The main primary sugar, which is used in lactic acid fermentation, is glucose. It undergoes glycolysis to provide two molecules of pyruvate, which are then, converted to lactic acid under the presence of lactose dehydrogenase that is identified in lactic acid fermenting bacteria. NADH and NAD+ are interchanged during the entire conversion of pyruvate to lactic acid and the latter goes back to refuel the glycolytic pathway (Settachaimongkon et al., 2014). Extra amounts of glucose would result in an increased rate of pyruvate production, ultimately resulting in a higher concentration of lactic acid. These sugars were largely present in the milk in yogurt. Galactose, which is considered the major sugar in milk, has to be converted to glucose before it can be used in any metabolic process. In the absence of glucose, the formation of pyruvate is likely to be inhibited, since glycolysis will not occur. Therefore, glucose can be considered as the precursor molecule that gives rise to pyruvate, which is then converted to lactate by lactate dehydrogenase. Bacteria survive under specific conditions of pH and temperature. Lactobacillus bulgaricus is considered a bacterium that survives under acidic conditions, meaning it is largely acidophilic. The obtained pH value of 4.4 value indicates the likelihood of this bacterium is Lactobacillus bulgaricus. Streptococcus thermophiles survive under slightly acidic conditions and therefore, which is consistent with the identified pH value of 6.5. The two bacteria have different morphologies and structures. Lactobacillus bulgaricus is a filamentous bacterium, while Streptococcus thermophiles form bead-like structures. In addition, different textures can be attributed to their morphologies, and they change based on optimal conditions of temperature and pH.

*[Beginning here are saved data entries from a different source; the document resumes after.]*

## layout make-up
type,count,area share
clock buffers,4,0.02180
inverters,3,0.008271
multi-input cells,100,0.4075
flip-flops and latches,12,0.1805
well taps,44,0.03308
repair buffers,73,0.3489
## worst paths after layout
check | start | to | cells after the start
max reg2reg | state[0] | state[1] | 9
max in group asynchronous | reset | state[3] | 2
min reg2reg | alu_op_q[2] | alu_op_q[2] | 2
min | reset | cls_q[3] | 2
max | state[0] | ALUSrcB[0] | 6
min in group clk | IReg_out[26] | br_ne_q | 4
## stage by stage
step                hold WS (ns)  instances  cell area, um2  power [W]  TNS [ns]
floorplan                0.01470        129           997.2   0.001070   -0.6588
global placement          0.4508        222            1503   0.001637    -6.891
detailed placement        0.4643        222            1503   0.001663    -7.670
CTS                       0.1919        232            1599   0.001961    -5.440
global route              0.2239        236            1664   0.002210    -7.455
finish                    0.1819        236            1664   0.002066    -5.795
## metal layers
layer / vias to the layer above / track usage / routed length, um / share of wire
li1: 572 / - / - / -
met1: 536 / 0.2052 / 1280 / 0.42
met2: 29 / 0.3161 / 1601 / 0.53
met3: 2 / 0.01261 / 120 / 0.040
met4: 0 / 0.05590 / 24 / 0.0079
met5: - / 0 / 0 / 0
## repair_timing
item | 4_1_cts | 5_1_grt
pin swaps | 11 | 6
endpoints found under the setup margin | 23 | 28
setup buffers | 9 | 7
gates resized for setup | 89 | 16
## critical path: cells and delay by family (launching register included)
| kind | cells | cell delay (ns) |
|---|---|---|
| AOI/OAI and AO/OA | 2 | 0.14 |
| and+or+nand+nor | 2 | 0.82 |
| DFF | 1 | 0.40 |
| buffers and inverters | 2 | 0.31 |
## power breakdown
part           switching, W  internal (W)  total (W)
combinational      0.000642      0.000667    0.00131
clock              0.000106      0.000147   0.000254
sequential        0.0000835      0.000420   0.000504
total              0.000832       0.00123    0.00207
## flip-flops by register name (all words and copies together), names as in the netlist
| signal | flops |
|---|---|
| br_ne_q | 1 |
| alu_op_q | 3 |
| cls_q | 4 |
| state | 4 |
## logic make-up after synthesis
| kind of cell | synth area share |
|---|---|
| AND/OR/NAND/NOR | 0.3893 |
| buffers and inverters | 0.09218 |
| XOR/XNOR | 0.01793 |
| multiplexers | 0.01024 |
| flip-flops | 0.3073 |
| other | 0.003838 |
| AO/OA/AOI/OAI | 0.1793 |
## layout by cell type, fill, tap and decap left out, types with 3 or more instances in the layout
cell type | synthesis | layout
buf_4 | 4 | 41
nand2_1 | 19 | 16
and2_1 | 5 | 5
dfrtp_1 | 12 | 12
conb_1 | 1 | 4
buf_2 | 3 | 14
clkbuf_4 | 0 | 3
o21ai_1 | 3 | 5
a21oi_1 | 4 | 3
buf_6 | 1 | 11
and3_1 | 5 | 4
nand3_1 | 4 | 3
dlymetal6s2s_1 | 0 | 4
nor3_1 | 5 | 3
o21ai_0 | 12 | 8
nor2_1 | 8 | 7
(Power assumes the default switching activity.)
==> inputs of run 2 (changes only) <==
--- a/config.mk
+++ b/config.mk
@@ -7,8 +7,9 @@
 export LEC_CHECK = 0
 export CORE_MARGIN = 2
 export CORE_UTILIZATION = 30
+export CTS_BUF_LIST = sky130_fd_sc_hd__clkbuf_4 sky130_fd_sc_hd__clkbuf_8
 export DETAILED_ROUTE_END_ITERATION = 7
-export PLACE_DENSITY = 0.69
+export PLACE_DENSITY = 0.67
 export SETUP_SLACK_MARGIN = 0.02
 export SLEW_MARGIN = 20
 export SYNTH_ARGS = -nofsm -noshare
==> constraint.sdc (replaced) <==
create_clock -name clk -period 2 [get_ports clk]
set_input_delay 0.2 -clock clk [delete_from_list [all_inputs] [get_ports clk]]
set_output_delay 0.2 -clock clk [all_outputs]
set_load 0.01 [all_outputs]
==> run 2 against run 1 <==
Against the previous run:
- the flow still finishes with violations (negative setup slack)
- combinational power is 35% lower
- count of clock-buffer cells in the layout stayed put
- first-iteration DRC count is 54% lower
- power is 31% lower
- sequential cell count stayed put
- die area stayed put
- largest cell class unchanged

Unique differences exist between Lactobacillus bulgaricus and Streptococcus thermophiles with respect to the optimum conditions of pH and temperature. These bacteria allow for the preservation of various unique nutrients in yogurt. The presence of these bacteria improves the taste properties of yogurt, as well as preserves all the other unique attributes. Various bacterial organisms utilize lactic acid fermentation as their major pathway converting sugars present into lactic acid. The final conversion largely involves changing pyruvate to lactic acid with the help of the enzyme lactate dehydrogenase. The process has to be regulated to ensure that there is no release of any product that could affect the conversion of pyruvate to lactic acid.